Jameela Jamil
Approximately 80% of women and 34% of men in the United States are unhappy with their body. For adolescent girls, this number is already a whopping 53% by the time they reach middle school, and 78% by the end of high school. More than 50% of teenage girls and 30% of teenage boys participate in unhealthy eating habits, such as skipping meals or purging, in an attempt to control their weight. All too many people struggle with negative body image every day.

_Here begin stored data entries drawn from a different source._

This design comes from an exercise in tuning for small area, a short achievable clock period and few clock cycles on the open sky130 flow, not from production work.
Only simulation tests tie the RTL to the original design; equivalence was not proved.
Power is estimated from default activity; no workload was simulated.

===== flow/run.sh =====
#!/bin/bash
# synth_recipe.tcl (not shown) runs the flow's synth.tcl, then flattens the netlist and writes it again
# the make line also repeats each setting of config.mk as NAME=value (left out here)
make -C /OpenROAD-flow-scripts/flow DESIGN_CONFIG=/design/flow/config.mk WORK_HOME=/design/flow/orfs CLKGATE_MAP_FILE= SYNTH_SCRIPT=/design/flow/synth_recipe.tcl finish

===== flow/design.v =====
module udps_capture (
    input  wire        clk,
    input  wire        rst,
    input  wire [31:0] cfg_frame_size,
    input  wire [31:0] cfg_header,
    input  wire [31:0] cfg_payload,
    input  wire [31:0] cfg_spf,
    input  wire [31:0] cfg_pack,
    input  wire        hdr_valid,
    output wire        hdr_ready,
    input  wire [15:0] hdr_tag,
    input  wire [31:0] hdr_caplen,
    input  wire [31:0] hdr_wirelen,
    input  wire        in_valid,
    output wire        in_ready,
    input  wire [7:0]  in_data,
    output wire        smp_valid,
    input  wire        smp_ready,
    output wire [15:0] smp_data,
    output wire        smp_last,
    output reg         res_valid,
    output reg         res_drop,
    output reg  [7:0]  res_reason,
    output reg  [63:0] frames_received,
    output reg  [63:0] bytes_received,
    output reg  [63:0] frames_dropped,
    output reg  [7:0]  drop_reason
);
    localparam [31:0] MAX_CAPLEN = 32'd2047;
    localparam [7:0] DROP_LINK_UNSUPPORTED = 8'h30;
    localparam [7:0] DROP_LINK_TRUNCATED   = 8'h31;
    localparam [7:0] DROP_NOT_IPV4         = 8'h32;
    localparam [7:0] DROP_IP_TRUNCATED     = 8'h33;
    localparam [7:0] DROP_IP_VERSION       = 8'h34;
    localparam [7:0] DROP_IP_IHL           = 8'h35;
    localparam [7:0] DROP_NOT_UDP          = 8'h36;
    localparam [7:0] DROP_UDP_LENGTH       = 8'h37;
    localparam [7:0] DROP_LENGTH_MISMATCH  = 8'h38;
    localparam [7:0] DROP_UNPACK           = 8'h39;
    localparam [7:0] DROP_OVERSIZE         = 8'h3A;
    localparam [7:0] DROP_UDP_TRUNCATED    = 8'h3B;
    localparam [1:0] S_IDLE   = 2'd0;
    localparam [1:0] S_BYTES  = 2'd1;
    localparam [1:0] S_RESULT = 2'd2;
    reg [1:0]  state;
    reg [31:0] caplen;
    reg [31:0] wirelen;
    reg [31:0] pos;           
    reg        failed;
    reg [7:0]  reason;
    reg        publish;       
    reg [31:0] et_pos;        
    reg [7:0]  et_hi;
    reg        l3_known;
    reg [31:0] l3;
    reg [31:0] udp;           
    reg        udp_known;     
    reg [7:0]  ulen_hi;
    reg [31:0] off;           
    reg [15:0] sbuf0, sbuf1, sbuf2, sbuf3;
    reg [2:0]  scount;
    reg [31:0] sidx;          
    reg [7:0]  grp0, grp1, grp2, grp3;
    reg [7:0]  lo_byte;
    wire all_in = (pos == caplen);
    wire [31:0] pay_start = off + cfg_header;
    wire [31:0] pay_len   = (cfg_pack == 32'd1) ? {cfg_spf[30:0], 1'b0} : cfg_payload;
    wire [31:0] pay_k     = pos - pay_start;
    wire        in_pay    = publish && (pos >= pay_start) && (pay_k < pay_len);
    reg  [2:0]  gcnt;         
    wire        emits     = in_pay && ((cfg_pack == 32'd1) ? pay_k[0] : (gcnt == 3'd4));
    assign hdr_ready = (state == S_IDLE);
    assign in_ready  = (state == S_BYTES) && !all_in && (!emits || scount == 3'd0);
    wire hdr_fire = hdr_valid && hdr_ready;
    wire in_fire  = in_valid && in_ready;
    assign smp_valid = (scount != 3'd0);
    assign smp_data  = sbuf0;
    assign smp_last  = (sidx == cfg_spf - 32'd1);
    wire   smp_fire  = smp_valid && smp_ready;
    wire [15:0] et_word  = {et_hi, in_data};
    wire        et_vlan  = (et_word == 16'h8100) || (et_word == 16'h88A8);
    wire [31:0] udp_at   = l3 + {26'd0, in_data[3:0], 2'b00};
    wire [31:0] ulen     = {16'd0, ulen_hi, in_data};
    wire [31:0] pay_cap  = caplen - (udp + 32'd8);
    wire [31:0] ulen_pl  = ulen - 32'd8;
    wire [31:0] rec_len  = (ulen_pl < pay_cap) ? ulen_pl : pay_cap;
    always @(posedge clk) begin
        if (rst) begin
            state           <= S_IDLE;
            caplen          <= 32'd0;
            wirelen         <= 32'd0;
            pos             <= 32'd0;
            failed          <= 1'b0;
            reason          <= 8'd0;
            publish         <= 1'b0;
            et_pos          <= 32'd0;
            et_hi           <= 8'd0;
            l3_known        <= 1'b0;
            l3              <= 32'd0;
            udp             <= 32'd0;
            udp_known       <= 1'b0;
            gcnt            <= 3'd0;
            ulen_hi         <= 8'd0;
            off             <= 32'd0;
            sbuf0           <= 16'd0;
            sbuf1           <= 16'd0;
            sbuf2           <= 16'd0;
            sbuf3           <= 16'd0;
            scount          <= 3'd0;
            sidx            <= 32'd0;
            grp0            <= 8'd0;
            grp1            <= 8'd0;
            grp2            <= 8'd0;
            grp3            <= 8'd0;
            lo_byte         <= 8'd0;
            res_valid       <= 1'b0;
            res_drop        <= 1'b0;
            res_reason      <= 8'd0;
            frames_received <= 64'd0;
            bytes_received  <= 64'd0;
            frames_dropped  <= 64'd0;
            drop_reason     <= 8'd0;
        end else begin
            res_valid <= 1'b0;
            if (res_valid) begin
                if (res_drop) begin
                    frames_dropped <= frames_dropped + 64'd1;
                    drop_reason    <= res_reason;
                end else begin
                    frames_received <= frames_received + 64'd1;
                    bytes_received  <= bytes_received + {32'd0, wirelen};
                end
            end
            if (smp_fire) begin
                sbuf0  <= sbuf1;
                sbuf1  <= sbuf2;
                sbuf2  <= sbuf3;
                scount <= scount - 3'd1;
                sidx   <= sidx + 32'd1;
            end
            case (state)
            S_IDLE: begin
                if (hdr_fire) begin
                    caplen   <= hdr_caplen;
                    wirelen  <= hdr_wirelen;
                    pos      <= 32'd0;
                    failed   <= 1'b0;
                    reason   <= 8'd0;
                    publish  <= 1'b0;
                    et_pos   <= 32'd12;
                    l3_known <= 1'b0;
                    l3       <= 32'd0;
                    udp_known <= 1'b0;
                    gcnt     <= 3'd0;
                    sidx     <= 32'd0;
                    state    <= S_BYTES;
                    if (hdr_caplen > MAX_CAPLEN) begin
                        failed <= 1'b1;
                        reason <= DROP_OVERSIZE;
                        caplen <= 32'd0;           
                    end else begin
                        case (hdr_tag)
                        16'd1: begin
                            if (hdr_caplen < 32'd14) begin
                                failed <= 1'b1;
                                reason <= DROP_LINK_TRUNCATED;
                            end
                        end
                        16'd2: begin
                            if (hdr_caplen < 32'd16) begin
                                failed <= 1'b1;
                                reason <= DROP_LINK_TRUNCATED;
                            end else if (hdr_caplen - 32'd16 < 32'd20) begin
                                failed <= 1'b1;
                                reason <= DROP_IP_TRUNCATED;
                            end
                            l3       <= 32'd16;
                            l3_known <= 1'b1;
                        end
                        16'd3: begin
                            if (hdr_caplen < 32'd20) begin
                                failed <= 1'b1;
                                reason <= DROP_LINK_TRUNCATED;
                            end else if (hdr_caplen - 32'd20 < 32'd20) begin
                                failed <= 1'b1;
                                reason <= DROP_IP_TRUNCATED;
                            end
                            l3       <= 32'd20;
                            l3_known <= 1'b1;
                        end
                        16'd4: begin
                            if (hdr_caplen < 32'd20) begin
                                failed <= 1'b1;
                                reason <= DROP_IP_TRUNCATED;
                            end
                            l3       <= 32'd0;
                            l3_known <= 1'b1;
                        end
                        default: begin
                            failed <= 1'b1;
                            reason <= DROP_LINK_UNSUPPORTED;
                        end
                        endcase
                    end
                end
            end
            S_BYTES: begin
                if (in_fire) begin
                    pos <= pos + 32'd1;
                    if (!failed && !publish) begin
                        if (!l3_known) begin
                            if (pos == et_pos) begin
                                et_hi <= in_data;
                            end else if (pos == et_pos + 32'd1) begin
                                if (et_vlan) begin
                                    if (et_pos + 32'd6 > caplen) begin
                                        failed <= 1'b1;
                                        reason <= DROP_LINK_TRUNCATED;
                                    end
                                    et_pos <= et_pos + 32'd4;
                                end else if (et_word != 16'h0800) begin
                                    failed <= 1'b1;
                                    reason <= DROP_NOT_IPV4;
                                end else begin
                                    l3       <= et_pos + 32'd2;
                                    l3_known <= 1'b1;
                                    if (caplen - (et_pos + 32'd2) < 32'd20) begin
                                        failed <= 1'b1;
                                        reason <= DROP_IP_TRUNCATED;
                                    end
                                end
                            end
                        end else begin
                            if (pos == l3) begin
                                if (in_data[7:4] != 4'd4) begin
                                    failed <= 1'b1;
                                    reason <= DROP_IP_VERSION;
                                end else if (in_data[3:0] < 4'd5) begin
                                    failed <= 1'b1;
                                    reason <= DROP_IP_IHL;
                                end
                                udp <= udp_at;
                            end else if (pos == l3 + 32'd9) begin
                                if (in_data != 8'd17) begin
                                    failed <= 1'b1;
                                    reason <= DROP_NOT_UDP;
                                end else if (caplen < udp + 32'd8) begin
                                    failed <= 1'b1;
                                    reason <= DROP_UDP_TRUNCATED;
                                end else begin
                                    udp_known <= 1'b1;
                                end
                            end else if (udp_known && pos == udp + 32'd4) begin
                                ulen_hi <= in_data;
                            end else if (udp_known && pos == udp + 32'd5) begin
                                off <= udp + 32'd8;
                                if (ulen < 32'd8) begin
                                    failed <= 1'b1;
                                    reason <= DROP_UDP_LENGTH;
                                end else if (rec_len != cfg_frame_size) begin
                                    failed <= 1'b1;
                                    reason <= DROP_LENGTH_MISMATCH;
                                end else if (cfg_pack != 32'd0 && cfg_pack != 32'd1) begin
                                    failed <= 1'b1;
                                    reason <= DROP_UNPACK;
                                end else begin
                                    publish <= 1'b1;
                                end
                            end
                        end
                    end
                    if (in_pay) begin
                        if (cfg_pack == 32'd1) begin
                            if (!pay_k[0]) begin
                                lo_byte <= in_data;
                            end else begin
                                sbuf0  <= {in_data, lo_byte};
                                scount <= 3'd1;
                            end
                        end else begin
                            gcnt <= (gcnt == 3'd4) ? 3'd0 : gcnt + 3'd1;
                            case (gcnt)
                            3'd0: grp0 <= in_data;
                            3'd1: grp1 <= in_data;
                            3'd2: grp2 <= in_data;
                            3'd3: grp3 <= in_data;
                            default: begin
                                sbuf0  <= {6'd0, in_data[1:0], grp0};
                                sbuf1  <= {6'd0, in_data[3:2], grp1};
                                sbuf2  <= {6'd0, in_data[5:4], grp2};
                                sbuf3  <= {6'd0, in_data[7:6], grp3};
                                scount <= 3'd4;
                            end
                            endcase
                        end
                    end
                end else if (all_in && scount == 3'd0) begin
                    state <= S_RESULT;
                end
            end
            S_RESULT: begin
                res_valid  <= 1'b1;
                res_drop   <= !publish;
                res_reason <= publish ? 8'd0 : reason;
                state      <= S_IDLE;
            end
            default: state <= S_IDLE;
            endcase
        end
    end
endmodule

Jameela Jamil, actress, model, and star of Netflix’s “The Good Place,” is intimately familiar with this battle. As she shared last summer in an interview for the podcast “Ways to Change the World,” Jamil developed an eating disorder at a young age. As a teenager, she went three years without eating a meal, which understandably took a huge toll on her health. She struggled to look past how she felt about her body to see her own self-worth. “I was a smart kid, I was a scholarship child,” she said in her “Ways to Change the World” interview. “I had all these different talents and gifts – none of which I thought were important, none of which I remotely cared about, because I still felt like I would never be good enough unless I weighed six and a half stone [approximately 65 lbs.]”
And the reason for these beliefs? The media. Jamil reported that she felt “bombarded” by images of how the ideal woman should look and act, even during a time where this narrative wasn’t instantly available in the palm of your hand. One additional factor at play was a lack of alternative role models. “There were never any women who were celebrated for their intellect,” she explained. “They’re not given any attention in the press. I wasn’t reading about wonderful astronauts or scientists or great musicians. I was just seeing highly sexualized pop stars, who were very very skinny, on my TV, or I was seeing skeletal actresses, wh[ose] weight was obsessively spoken about.” While she acknowledges that eating disorders can stem from various influences, ranging from genetics to control issues, Jamil genuinely believes that external factors play a significant role in the development of such disorders.
At age 17, Jamil was in a serious accident in which she broke her back. However, this forced her to completely change the way she thought about her body. She gained a new appreciation for her body and the way she’d mistreated it, which she believes “probably saved [her] life, otherwise [she]’d probably still be anorexic now.” Now, she devotes much of her time and energy to changing the toxic narrative that contributed to her own disorder. She is adamantly against the media using airbrushing and photoshop due to the harm these practices can cause both the women being photoshopped and the women viewing it.
A year ago this week, Jamil began the I Weigh movement, “sort of by accident.” After seeing an Instagram post of the Kardashian women with their weights listed across each woman’s body, which was then followed by thousands of self-degrading comments from young girls comparing themselves to the Kardashians, she was immediately unsettled and decided she wanted to do something about it. “I decided to write what I weigh on Instagram,” Jamil explained. And that’s exactly what she did. She posted a selfie to her story, listing what she considers to define her worth, citing things such as “Great friends,” and “I laugh every day.” But then the unexpected happened: people joined in. Now, the I Weigh movement has its own Instagram where Jamil shares body-positive images and I Weigh posts made by men and women around the world.
But she hasn’t stopped there. Last month, Jamil started a petition to end celebrity endorsement of (non-FDA-approved) diet or detox products. In January, she called out an Avon advertisement on Twitter for its toxic messaging, successfully prompting both an apology from Avon and a promise to do better.
At the end of her interview, Jamil shared exactly what she hopes to accomplish with all of her efforts. “I would like to be a part of just informing people because I really believe that information has been the biggest part of my recovery as a human being,” she told “Ways to Change the World” host Krishnan Guru-Murthy. “It feels like everyone’s drowning in misinformation, and we just need a bit of clarity and to just arm people with a little bit more information so they can have more autonomy.”